### To do
In the entries that follow, the lines from the one with "logic [W-1:0] acc_base;" through the one with "if (en) begin" are the ones to write out, exactly and with both ends included. Nothing else should appear.
::::::::
===== config.mk =====
export PLATFORM = sky130hd
export DESIGN_NAME = pipelined_mix_datapath
export DESIGN_NICKNAME = d
export VERILOG_FILES = /design/src/rtl/mix_pkg.sv /design/src/rtl/mix_stage_reg.sv /design/src/rtl/pipelined_mix_datapath.sv
export SDC_FILE = /design/constraint.sdc
export NUM_CORES = 1
export LEC_CHECK = 0
export CAP_MARGIN = 10
export CORE_MARGIN = 8
export CORE_UTILIZATION = 30
export CTS_BUF_LIST = sky130_fd_sc_hd__clkbuf_8 sky130_fd_sc_hd__clkbuf_16
export CTS_CLUSTER_SIZE = 8
export DETAILED_ROUTE_END_ITERATION = 10
export GPL_TIMING_DRIVEN = 0
export PLACE_DENSITY = 0.56
export SKIP_LAST_GASP = 1
export SYNTH_ARGS = -nofsm -noshare
export SYNTH_HDL_FRONTEND = slang
export SYNTH_SLANG_ARGS = --single-unit

===== constraint.sdc =====
create_clock -name clk -period 3.8 [get_ports clk]
set_input_delay 0.76 -clock clk [delete_from_list [all_inputs] [get_ports clk]]
set_output_delay 0.76 -clock clk [all_outputs]
set_load 0.03 [all_outputs]

===== src/rtl/mix_pkg.sv =====
// Shared types and stage arithmetic for the pipelined constant-mix datapath.
// Values are computed at 64 bits; callers keep the low OUT_W bits (mod 2^W).
package mix_pkg;

  localparam int MW = 64;

  typedef logic [MW-1:0] mw_t;

  typedef struct packed {
    mw_t  a;
    mw_t  b;
    mw_t  c;
    mw_t  d;
    logic mode;
  } mix_pay_t;

  function automatic mix_pay_t mix_s1(mw_t x);
    mix_pay_t p;
    p      = '0;
    p.a    = (x << 1) + x;
    p.b    = mw_t'(x[1:0]) * mw_t'(x[3:2]);
    return p;
  endfunction

  function automatic mix_pay_t mix_s2(mw_t a, mw_t b, mw_t k);
    mix_pay_t p;
    p   = '0;
    p.a = a;
    p.b = b;
    p.c = (a << 1) - k;
    p.d = b ^ k;
    return p;
  endfunction

  function automatic mw_t mix_s3(mw_t a, mw_t c, mw_t d);
    return (c ^ d) + a;
  endfunction

endpackage


===== src/rtl/mix_stage_reg.sv =====
// Payload + valid pipeline register with enable and async reset.
module mix_stage_reg #(
  parameter int unsigned PW = 8
) (
  input  logic          clk,
  input  logic          rst,
  input  logic          en_i,
  input  logic          valid_i,
  input  logic [PW-1:0] data_i,
  output logic          valid_o,
  output logic [PW-1:0] data_o
);

  logic          valid_q;
  logic [PW-1:0] data_q;

  always_ff @(posedge clk or posedge rst) begin
    if (rst) begin
      valid_q <= 1'b0;
      data_q  <= '0;
    end else if (en_i) begin
      valid_q <= valid_i;
      data_q  <= data_i;
    end
  end

  assign valid_o = valid_q;
  assign data_o  = data_q;

endmodule


===== src/rtl/pipelined_mix_datapath.sv =====
// Three-stage add/shift/xor/multiply mix against constant K with
// valid/ready backpressure, accumulate mode and a handshake counter.
module pipelined_mix_datapath
  import mix_pkg::*;
#(
  parameter int unsigned IN_W  = 6,
  parameter int unsigned OUT_W = 10,
  parameter int          K     = 66,
  parameter int unsigned CNT_W = 16
) (
  input  logic             clk,
  input  logic             rst,
  input  logic             in_valid,
  output logic             in_ready,
  input  logic [IN_W-1:0]  input_data,
  input  logic             in_mode,
  input  logic             acc_clr,
  output logic             out_valid,
  input  logic             out_ready,
  output logic [OUT_W-1:0] output_data,
  output logic [CNT_W-1:0] txn_count
);

  localparam int unsigned W = OUT_W;

  typedef struct packed {
    logic [W-1:0] a;
    logic [W-1:0] b;
    logic         mode;
  } s1_t;

  typedef struct packed {
    logic [W-1:0] a;
    logic [W-1:0] c;
    logic [W-1:0] d;
    logic         mode;
  } s2_t;

  logic         en;
  mix_pay_t     f1;
  mix_pay_t     f2;
  s1_t          s1_d;
  s1_t          s1_q;
  logic         s1_v_q;
  s2_t          s2_d;
  s2_t          s2_q;
  logic         s2_v_q;
  logic [W-1:0] r;
  logic [W-1:0] acc_base;
  logic [W-1:0] acc_sum;
  logic         out_v_d;
  logic         out_v_q;
  logic [W-1:0] out_d;
  logic [W-1:0] out_q;
  logic [W-1:0] acc_d;
  logic [W-1:0] acc_q;
  logic [CNT_W-1:0] cnt_d;
  logic [CNT_W-1:0] cnt_q;
  logic         unused_bits;

  // Single global stall: the whole pipe freezes while the output is held.
  assign en       = !out_v_q || out_ready;
  assign in_ready = en && !rst;

  always_comb begin
    f1        = mix_s1(mw_t'(input_data));
    s1_d.a    = W'(f1.a);
    s1_d.b    = W'(f1.b);
    s1_d.mode = in_mode;
  end

  mix_stage_reg #(.PW($bits(s1_t))) u_s1 (
    .clk     (clk),
    .rst     (rst),
    .en_i    (en),
    .valid_i (in_valid),
    .data_i  (s1_d),
    .valid_o (s1_v_q),
    .data_o  (s1_q)
  );

  always_comb begin
    f2 = mix_s2(mw_t'(s1_q.a), mw_t'(s1_q.b), mw_t'(K));
    s2_d.a    = W'(f2.a);
    s2_d.c    = W'(f2.c);
    s2_d.d    = W'(f2.d);
    s2_d.mode = s1_q.mode;
  end

  mix_stage_reg #(.PW($bits(s2_t))) u_s2 (
    .clk     (clk),
    .rst     (rst),
    .en_i    (en),
    .valid_i (s1_v_q),
    .data_i  (s2_d),
    .valid_o (s2_v_q),
    .data_o  (s2_q)
  );

  assign unused_bits = ^{f1, f2};

  // Clear takes effect before a coinciding accumulate.
  always_comb begin
    r = W'(mix_s3(mw_t'(s2_q.a), mw_t'(s2_q.c), mw_t'(s2_q.d)));
    acc_base = acc_clr ? '0 : acc_q;
    acc_sum  = acc_base + r;
    out_v_d  = out_v_q;
    out_d    = out_q;
    acc_d    = acc_base;
    if (en) begin
      out_v_d = s2_v_q;
      if (s2_v_q) begin
        if (s2_q.mode) begin
          out_d = acc_sum;
          acc_d = acc_sum;
        end else begin
          out_d = r;
        end
      end
    end
    cnt_d = cnt_q + CNT_W'(out_v_q && out_ready);
  end

  always_ff @(posedge clk or posedge rst) begin
    if (rst) begin
      out_v_q <= 1'b0;
      out_q   <= '0;
      acc_q   <= '0;
      cnt_q   <= '0;
    end else begin
      out_v_q <= out_v_d;
      out_q   <= out_d;
      acc_q   <= acc_d;
      cnt_q   <= cnt_d;
    end
  end

  assign out_valid   = out_v_q;
  assign output_data = out_q;
  assign txn_count   = cnt_q;

endmodule


# Yosys cells after proc, flatten, opt, wreduce, memory -nomap -nowiden
# Cells that the tools add are included.
# op_classes
addsub	5
n_mul	1
mux	5
bitwise	2
reduce_logical	6
# ops
cell	count
$mux 10	5
$add 16x1->16	1
$add 10x10->10	1
$add 10x8->10	1
$sub 9x7->10 const B	1
$xor 10x7->10	1
$add 7x6->8	1
$mul 2x2->4	1
$logic_and 1x1->1	2
$logic_not 1->1	2
$not 1->2	1
$reduce_and 2->1	1
$logic_or 1x1->1	1
# totals
regBits	76
inputBits	12
out_inout_bits	28
wordCells	27

# Longest topological paths before layout
# Gate-level depths: netlist of the first run.
# depth
depth_word	6
depth_mapped	15
ltp_nobuf	15

# Cells and area by module
# A second synthesis of the first run with hierarchy kept.
# hier_totals
cells_unflattened	431
area_unflattened_um2	5064.9
# modules_own_cells
mod	n_inst	cells_per_inst	area_each_um2	seq_area_each_um2
pipelined_mix_datapath	1	315	2891.5	925.9
mix_stage_reg (u_s2)	1	69	1348.8	800.8
mix_stage_reg (u_s1)	1	47	824.5	550.5

# Worst setup path before layout of the first run
# Ideal clock, no wire load.
# synth_timing
path_kind	flip-flop to flip-flop
from	register u_s2.data_q[2], in the netlist u_s2.data_o[2]
to	register out_q[9], in the netlist output_data[9]
setup_time_ns	0.123
t_arrival_ns	3.223
required_time_ns	3.677
path_slack_ns	0.454
stages_incl_launch_ff	16
n_path_buf	0
synth_period_minus_slack_ns	3.346
path_cell_list	dfrtp_1 xor2_1 fa_1 a21o_1 a21oi_2 nor2_1 a211oi_2 xnor2_1 ha_1 a21oi_1 o211ai_1 a2111oi_0 a41o_1 o21ai_1 xnor2_1 o21ai_1
# synth_via
elab_chain_len	4
# synth_rtl
element	line	source
start, declared	mix_stage_reg.sv:15	logic [PW-1:0] data_q;
start signal, assigned	mix_stage_reg.sv:23	data_q <= data_i;
$xor 10x7->10 (*)	mix_pkg.sv:36	return (c ^ d) + a;
$add 10x8->10 (*)	mix_pkg.sv:36	
$add 10x10->10	pipelined_mix_datapath.sv:106	acc_sum = acc_base + r;
$mux 10 (*)	pipelined_mix_datapath.sv:113	if (s2_q.mode) begin
end signal, assigned	pipelined_mix_datapath.sv:132	out_q <= out_d;
end, declared	pipelined_mix_datapath.sv:54	logic [W-1:0] out_q;
# Mark *: on every way between the ends. The rest lies on a longest branch, timed or not.
# A chain may end at the register's enable or synchronous reset.

# Worst setup path in the final report of the first run
# Ends and elaborated chain as after synthesis.

==> results of run 1 <==
==> cell usage in the layout (no fill, tap or decap), drive strengths merged, types with 12 or more instances in the layout <==
master	Yosys	routed
xnor2	26	26
nand2	80	80
o21ai	22	22
nor2b	14	14
a21oi	19	19
ha	29	29
xor2	15	15
dfrtp	75	75
clkbuf	10	19
nor2	28	28
clkdlybuf4s50	0	39
inv	11	12
==> layout make-up <==
cell class	instances	area, um^2
fillers	1325	8190
well taps	176	220
multi-input cells	319	2140
clock buffers	9	225
flip-flops and latches	75	1880
inverters	11	43.8
repair buffers	41	425
clock inverters	7	125
plain buffers	13	50.0
==> state kept, by name, summed over array words and instances, names as in the netlist <==
name          flops
u_s1.valid_o      1
u_s2.valid_o      1
u_s2.data_o      23
out_valid         1
acc_q            10
output_data      10
txn_count        16
u_s1.data_o      13
==> report_power, final <==
group          internal, uW  total [uW]  leakage, uW  switching (uW)
sequential             1060        1250     0.000936             186
clock                   647         993     0.000170             345
combinational          1080        2460      0.00126            1380
total                  2780        4690      0.00237            1910
==> metal layers <==
metal | wire (um) | global-route usage, % | part of all wire [%]
met1 | 4180 | 13.6 | 47
met2 | 4270 | 17.3 | 48
met3 | 297 | 2.61 | 3.4
met4 | 81 | 3.09 | 0.92
met5 | 0 | 0 | 0
==> stage by stage <==
stage / worst slack (ns) / instances / area, um^2 / hold slack, ns
2_1_floorplan: 0.454 / 418 / 4100 / 0.417
3_3_place_gp: -0.224 / 633 / 4710 / 0.432
3_5_place_dp: 0.0135 / 634 / 4740 / 0.437
4_1_cts: 0.0777 / 650 / 5090 / 0.446
5_1_grt: 0.00223 / 651 / 5110 / 0.456
6_report: 0.206 / 651 / 5110 / 0.439
==> critical path, cell delays in order, from the launching register on <==
cell and delay [ns]:
sky130_fd_sc_hd__dfrtp_1 0.39, sky130_fd_sc_hd__xor2_1 0.21, sky130_fd_sc_hd__fa_1 0.45, sky130_fd_sc_hd__a21o_1 0.19, sky130_fd_sc_hd__a21oi_2 0.17, sky130_fd_sc_hd__nor2_1 0.08, sky130_fd_sc_hd__a211oi_2 0.26, sky130_fd_sc_hd__xnor2_2 0.17
sky130_fd_sc_hd__ha_1 0.31, sky130_fd_sc_hd__a21oi_2 0.21, sky130_fd_sc_hd__o211ai_1 0.17, sky130_fd_sc_hd__a2111oi_1 0.37, sky130_fd_sc_hd__a41o_1 0.16, sky130_fd_sc_hd__o21ai_1 0.09, sky130_fd_sc_hd__xnor2_1 0.16, sky130_fd_sc_hd__o21ai_1 0.07
==> how the worst max path moves through the flow <==
stage                         startpoint  slack, ns        endpoint
final                     u_s2.data_o[2]       0.21  output_data[9]
after global routing      u_s2.data_o[2]      0.002  output_data[9]
after CTS                 u_s2.data_o[2]       0.08  output_data[9]
after detailed placement  u_s2.data_o[2]       0.01  output_data[9]
after global placement               rst      -0.22   txn_count[10]
after floorplan           u_s2.data_o[2]       0.45  output_data[9]
==> kinds of logic (layout without fill, tap and decap cells) <==
logic type / count (synthesis) / after routing / share of synthesized area (%)
compound gates: 73 / 73 / 11.8
xor+xnor: 41 / 41 / 8.95
fa+ha+maj: 32 / 32 / 10.3
buf+inv: 24 / 81 / 2.23
flops: 75 / 75 / 45.8
mux: 13 / 13 / 3.39
simple gates: 160 / 160 / 17.5
==> timing repair <==
item / in CTS / in global routing
gates resized for setup: 1 / 2
setup endpoints to repair: 1 / 2
pin swaps: 0 / 2
cloned: 0 / 0
buffers inserted: 0 / 1
==> flow_metrics.py, run 1 <==
metrics = {
    "detailed_routing": {
        "routed_wire_length_per_instance_um": 13.6,
        "first_iter_violations": 162,
        "drc": 0,
        "antenna_left": 0,
        "detail_route.vias_per_cell": 4.69,
        "postRouteWirelength_um": 8830,
        "first_pass_iters": 4,
        "via_count": 3050,
    },
    "finish": {
        "synthToLayoutAreaGrowth_pct": 24.7,
        "layout.core_utilization_pct": 38.4,
        "share_of_post_route_cells_with_drive_strength_above_1_pct": 6.95,
        "antennaDiodeCount": 0,
        "final_nets": 514,
    },
    "power_and_ir_drop": {
        "fin_total_pwr_uw": 4690,
        "leakage_uw": 0.00237,
        "peakVddDrop_mv": 0.293,
        "p_per_area_nw_per_um2": 919,
    },
    "logic_synthesis": {
        "postSynthCellCount": 418,
        "asyncSetResetFlopFracSynth_pct": 100,
        "edff_count_synth": 0,
        "synthesis.yosys.warnings": 0,
        "synthesis.nets": 462,
        "seq_area_frac_synth_pct": 45.8,
        "synthMostInstantiatedCell": "sky130_fd_sc_hd__nand2_1",
        "synthesis.area_per_instance_um2": 9.80,
        "synth_area_um2": 4100,
        "ys_dominant_reg_cell": "sky130_fd_sc_hd__dfrtp_1",
        "synth_top_cell_area_share_pct": 45.8,
        "synth.distinct_cells": 48,
        "synth_top_cells_by_count": "80 x sky130_fd_sc_hd__nand2_1, 75 x sky130_fd_sc_hd__dfrtp_1, 29 x sky130_fd_sc_hd__ha_1",
        "post-synth-top-area-cell": "sky130_fd_sc_hd__dfrtp_1",
        "synthTopCellsByArea": "sky130_fd_sc_hd__dfrtp_1 46%, sky130_fd_sc_hd__ha_1 8.9%, sky130_fd_sc_hd__nand2_1 7.3%",
        "ff_latch_count_synth": 75,
    },
    "sta": {
        "setup_tns_ns": 0,
        "timing.final.max_slew_violations": 0,
        "final_period_minus_worst_setup_slack_ns": 3.59,
        "finalHoldViolations": 0,
        "worst_pin_slew_ns": 0.623,
        "fmaxAchievable_mhz": 278,
        "timing.clock.skew_ns": 0.00757,
        "rsz0062_at_grt": "no",
        "fin_crit_sh_pct": 94.6,
        "maxSlewHeadroom_pct": 58.5,
        "final_setup_violation_count": 0,
    },
    "worst_setup_path": {
        "critPathKind": "register to register",
        "critPathMaxFanout": 4,
        "timing.rr.start": "u_s2.data_o[2]",
        "r2r_setup_slack_ns": 0.21,
        "endpoint_kind": "register",
        "timing.critical_path.arrival_ns": 3.80,
        "startpoint_type": "register",
        "worst-r2r-cell-count": 15,
        "regToRegEndpoint": "output_data[9]",
        "required_ns": 4.01,
    },
    "floorplan": {
        "fp-row-count": 42,
        "floorplan.io_pins": 40,
        "die_h_um": 133,
        "die_width_um": 133,
        "start_util_pct": 30.8,
        "core_um2": 13300,
        "floorplan.die_area_um2": 17700,
    },
    "grt": {
        "globalRouteTotalUtil_pct": 10.6,
        "grt_antenna_before_repair": 0,
        "grt_start_max_net_pins": 55,
        "gr_overflow_total": 0,
        "first_global_vias": 3138,
        "grt_pass1_wl_um": 15500,
    },
    "cts": {
        "cts_inserted_buffers": 9,
        "htree_levels": 3,
        "clkSlewWorstSetupHoldPaths_ns": 0.07,
        "clockRootBuffer": "sky130_fd_sc_hd__clkbuf_16",
        "cts_tree": "done",
        "cts_max_path_buffers": 2,
        "cts-hold-fix-buffers": 0,
        "cts_num_sinks": 75,
        "clock_insertion_delay_at_the_later_pin_of_the_skew_report_ns": 0.33,
    },
    "hold_path": {
        "hold_end": "u_s2.data_o[2]",
        "hold_path.class": "register to register",
        "hold_depth": 1,
        "hold_path.startpoint": "u_s1.data_o[2]",
    },
    "placement": {
        "gpl.final_weighted_congestion": 0.796,
        "dp_hpwl_um": 6610,
        "place.port_buffers": 39,
    },
    "run_status": {
        "status": "finished, final reports clean",
    },
    "job": {
        "max_capacitance_violation_count": 0,
    },
}
No activity file was read; power rests on OpenSTA's default activity.
==> run 2, diff against run 1 <==
Settings changed: CELL_PAD_IN_SITES_DETAIL_PLACEMENT set to 1, CELL_PAD_IN_SITES_GLOBAL_PLACEMENT set to 2, CORE_UTILIZATION 30 to 25, PLACE_DENSITY 0.56 to 0.67.
==> flow_metrics.py, run 2 (synthesis results as in run 1) <==
metrics = {
    "finish": {
        "layout_common_cells": "80 x sky130_fd_sc_hd__nand2_1, 75 x sky130_fd_sc_hd__dfrtp_1, 39 x sky130_fd_sc_hd__clkdlybuf4s50_1",
        "antennaDiodeCount": 0,
        "share_of_post_route_cells_with_drive_strength_above_1_pct": 7.37,
        "final_common_cell": "sky130_fd_sc_hd__nand2_1",
        "n_fill_cell": 1871,
        "synthToLayoutAreaGrowth_pct": 26.2,
        "final_instance_count_excl_fillers": 695,
        "layout.core_utilization_pct": 31.7,
        "largest_register_ffs": 23,
        "final_design_area_no_fill_um2": 5170,
        "final_nets": 514,
    },
    "grt": {
        "gr_overflow_total": 0,
        "globalRouteTotalUtil_pct": 10.4,
        "first_global_vias": 3290,
        "grt_start_max_net_pins": 69,
        "grt_antenna_before_repair": 0,
        "grt_pass1_wl_um": 16900,
    },
    "floorplan": {
        "floorplan.die_area_um2": 20700,
        "die_h_um": 144,
        "start_util_pct": 25.2,
        "die_width_um": 144,
        "fp-row-count": 47,
        "floorplan.io_pins": 40,
        "core_um2": 16300,
    },
    "detailed_routing": {
        "via_count": 3032,
        "detail_route.vias_per_cell": 4.36,
        "antenna_left": 0,
        "routed_wire_length_per_instance_um": 14.3,
        "first_pass_iters": 5,
        "first_iter_violations": 106,
        "drc": 0,
        "postRouteWirelength_um": 9910,
    },
    "sta": {
        "fin_crit_sh_pct": 95.3,
        "timing.clock.skew_ns": 0.00629,
        "fmaxAchievable_mhz": 276,
        "finalHoldViolations": 0,
        "maxSlewHeadroom_pct": 54.1,
        "worst_pin_slew_ns": 0.689,
        "final.hold.worst_slack_ns": 0.447,
        "timing.final.max_slew_violations": 0,
        "final_period_minus_worst_setup_slack_ns": 3.62,
        "final_setup_violation_count": 0,
    },
    "worst_setup_path": {
        "critPathMaxFanout": 5,
        "endpoint_kind": "register",
        "startpoint_type": "register",
        "critPathKind": "register to register",
        "required_ns": 3.99,
        "timing.critical_path.arrival_ns": 3.81,
    },
    "power_and_ir_drop": {
        "peakVddDrop_mv": 0.316,
        "share_comb_of_total_power_pct": 52.6,
        "p_sw_share_pct": 41.2,
        "power.share.sequential_pct": 26.2,
        "internal_power_uw": 2790,
        "p_per_area_nw_per_um2": 919,
        "clockPowerShare_pct": 21.1,
        "leakage_uw": 0.00236,
        "p_sw_uw": 1960,
    },
    "cts": {
        "cts_inserted_buffers": 9,
        "htree_levels": 3,
        "cts_tree": "done",
        "clockRootBuffer": "sky130_fd_sc_hd__clkbuf_16",
        "cts_num_sinks": 75,
        "clock_insertion_delay_at_the_later_pin_of_the_skew_report_ns": 0.33,
        "cts_max_path_buffers": 2,
        "cts-hold-fix-buffers": 0,
        "clkSlewWorstSetupHoldPaths_ns": 0.06,
    },
    "placement": {
        "gpl.final_weighted_congestion": 0.794,
        "cell_count_after_placement": 678,
        "place.port_buffers": 39,
        "dpl_cell_area_um2": 4790,
        "dp_hpwl_um": 7530,
    },
    "hold_path": {
        "hold_path.class": "register to register",
    },
    "run_status": {
        "status": "finished, final reports clean",
    },
    "job": {
        "max_capacitance_violation_count": 0,
    },
}
## run 2: timing repair
action,4_1_cts,5_1_grt
gates cloned,0,0
setup buffers,0,1
endpoints found under the hold margin,0,0
setup endpoints to repair,2,2
resized for setup,1,4
pin swaps,0,1
## run 2: power by group through the flow
stage,clock [uW],combinational [uW],sequential [uW]
after floorplan,0,1660,1390
after global placement,0,2400,1260
after detailed placement,0,2470,1270
after CTS,1050,2490,1250
after global routing,1070,2800,1290
final,1000,2500,1250
## run 2: critical path: stages (launching register included)
cell and delay, ns:
sky130_fd_sc_hd__dfrtp_1 0.38, sky130_fd_sc_hd__xor2_1 0.20, sky130_fd_sc_hd__fa_1 0.44, sky130_fd_sc_hd__a21o_1 0.19
sky130_fd_sc_hd__a21oi_2 0.20, sky130_fd_sc_hd__nor2_1 0.08, sky130_fd_sc_hd__a211oi_2 0.26, sky130_fd_sc_hd__xnor2_2 0.17
sky130_fd_sc_hd__ha_2 0.34, sky130_fd_sc_hd__a21oi_2 0.20, sky130_fd_sc_hd__o211ai_1 0.19, sky130_fd_sc_hd__a2111oi_2 0.33
sky130_fd_sc_hd__a41o_1 0.16, sky130_fd_sc_hd__nor2_1 0.06, sky130_fd_sc_hd__xnor2_1 0.16, sky130_fd_sc_hd__mux2i_1 0.09
## run 2: worst paths after layout
kind                           startpoint        endpoint  slack (ns)  cells past startpoint
max                        u_s2.data_o[2]        acc_q[9]        0.18                     15
min                        u_s1.data_o[2]  u_s2.data_o[2]        0.45                      1
max reg2reg                u_s2.data_o[2]        acc_q[9]        0.18                     15
min reg2reg                u_s1.data_o[2]  u_s2.data_o[2]        0.45                      1
max in group asynchronous             rst    txn_count[4]        2.56                      3
min in group asynchronous             rst  u_s2.data_o[3]        0.70                      2
## run 2: per-layer routing
| metal | GRT usage, % | vias to the layer above | part of all wire, % |
|---|---|---|---|
| met2 | 18.0 | 25 | 50 |
| li1 | - | 1524 | - |
| met1 | 12.4 | 1473 | 46 |
| met3 | 2.05 | 10 | 2.4 |
| met4 | 4.32 | 0 | 2.0 |
| met5 | 0 | - | 0 |
## run 2: final cells by class
| class | count | area (um^2) | share of cell area [%] |
|---|---|---|---|
| plain buffers | 13 | 50.0 | 0.968 |
| clock buffers | 10 | 239 | 4.62 |
| clock inverters | 6 | 111 | 2.15 |
| inverters | 11 | 43.8 | 0.847 |
| multi-input cells | 319 | 2150 | 41.6 |
| flip-flops and latches | 75 | 1880 | 36.3 |
| well taps | 220 | 275 | 5.32 |
| repair buffers | 41 | 425 | 8.23 |
## run 2: metrics by stage
stage	power [uW]	setup slack (ns)	setup TNS (ns)
after floorplan	3050	0.454	0
after global placement	3650	-0.321	-23.56
after detailed placement	3740	-0.0193	-0.0298
after CTS	4790	0.0323	0
after global routing	5160	-0.0195	-0.0367
final	4750	0.179	0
::::::::
### Reply
  logic [W-1:0] acc_base;
  logic [W-1:0] acc_sum;
  logic         out_v_d;
  logic         out_v_q;
  logic [W-1:0] out_d;
  logic [W-1:0] out_q;
  logic [W-1:0] acc_d;
  logic [W-1:0] acc_q;
  logic [CNT_W-1:0] cnt_d;
  logic [CNT_W-1:0] cnt_q;
  logic         unused_bits;

  // Single global stall: the whole pipe freezes while the output is held.
  assign en       = !out_v_q || out_ready;
  assign in_ready = en && !rst;

  always_comb begin
    f1        = mix_s1(mw_t'(input_data));
    s1_d.a    = W'(f1.a);
    s1_d.b    = W'(f1.b);
    s1_d.mode = in_mode;
  end

  mix_stage_reg #(.PW($bits(s1_t))) u_s1 (
    .clk     (clk),
    .rst     (rst),
    .en_i    (en),
    .valid_i (in_valid),
    .data_i  (s1_d),
    .valid_o (s1_v_q),
    .data_o  (s1_q)
  );

  always_comb begin
    f2 = mix_s2(mw_t'(s1_q.a), mw_t'(s1_q.b), mw_t'(K));
    s2_d.a    = W'(f2.a);
    s2_d.c    = W'(f2.c);
    s2_d.d    = W'(f2.d);
    s2_d.mode = s1_q.mode;
  end

  mix_stage_reg #(.PW($bits(s2_t))) u_s2 (
    .clk     (clk),
    .rst     (rst),
    .en_i    (en),
    .valid_i (s1_v_q),
    .data_i  (s2_d),
    .valid_o (s2_v_q),
    .data_o  (s2_q)
  );

  assign unused_bits = ^{f1, f2};

  // Clear takes effect before a coinciding accumulate.
  always_comb begin
    r = W'(mix_s3(mw_t'(s2_q.a), mw_t'(s2_q.c), mw_t'(s2_q.d)));
    acc_base = acc_clr ? '0 : acc_q;
    acc_sum  = acc_base + r;
    out_v_d  = out_v_q;
    out_d    = out_q;
    acc_d    = acc_base;
    if (en) begin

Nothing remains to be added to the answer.